In the past, doctors would often offer discounted or free care to patients who were uninsured and couldn't afford to pay costs upfront, according to Dr. Jeffrey Cain, the president of the American Academy of Family Physicians (AAFP), in a 2013 Medscape story on how Obamacare would impact doctors. In these circumstances, insurance coverage helped both parties.

"This new coverage will mean that family physicians can have a financially viable practice," Cain said.

Patients losing coverage would also make it more difficult for doctors to continue providing care. Sommers told me this is the single most important concern: when patients with chronic issues lose coverage, or don't see a doctor regularly, their diseases can become both dangerous and expensive.

"You write prescriptions for medications, and the patient may not be able to afford them," Sommers said. "You need them to get some testing done, and they may not be able to pay for it. Some of them have complicated problems and need to see a specialist, and they may not be willing to go because they can't pay for it or a specialist might say 'I'm not taking somebody who doesn't have insurance.'"

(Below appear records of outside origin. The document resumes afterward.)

===== src/rtl/ddbp_regs.svh =====
// Constants of the download data block packetizer
`ifndef DDBP_REGS_SVH
`define DDBP_REGS_SVH

// Transport header
`define DDBP_SYNC_BYTE 8'h47
`define DDBP_TEI 1'h0
`define DDBP_PUSI 1'h1
`define DDBP_PRIO 1'h0
`define DDBP_SCRAMBLE 2'h0
`define DDBP_AFC 2'h1
`define DDBP_CC_RST 4'h0
`define DDBP_POINTER 8'h00

// Section header
`define DDBP_TABLE_ID 8'h3C
`define DDBP_SSI 1'h0
`define DDBP_RSVD2 2'h3
`define DDBP_CNI 1'h1
`define DDBP_SECT_FIXED 12'h01B

// Message header
`define DDBP_PROTO_DISC 8'h11
`define DDBP_DSMCC_TYPE 8'h03
`define DDBP_MSG_ID 16'h1003
`define DDBP_RSVD_BYTE 8'hFF
`define DDBP_ADAPT_LEN 8'h00
`define DDBP_MSG_FIXED 16'h0006

// Trailer and packet geometry
`define DDBP_CHECKSUM 32'h00000000
`define DDBP_PAD_BYTE 8'hFF
`define DDBP_PKT_LAST 8'hBB
`define DDBP_HDR_LEN 8'h1F
`define DDBP_SUM_LEN 8'h04
`define DDBP_MAX_PAY 8'h99

`endif


===== src/rtl/ddbp_pkg.sv =====
// Types of the download data block packetizer
package ddbp_pkg;

    // Packet sequencer states
    typedef enum logic [1:0] {
        DDBP_IDLE,
        DDBP_RUN,
        DDBP_DRAIN
    } ddbp_state_t;

endpackage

To completely repeal Obamacare, Trump would need 60 votes in the senate. The GOP only holds 52 senate seats, and even within the party there's a growing resolve to not repeal the ACA without something set up to replace it. However, Republicans can push through legislation in the budget—which only requires a simple majority to pass—to repeal some parts of the ACA, including funding for Medicaid expansion, which has extended coverage to millions of low-income families.

Many doctors are eager for more health care reform, but from both a Hippocratic and a financial point of view, it's concerning to face an uncertain future where change is certain but progress is not guaranteed.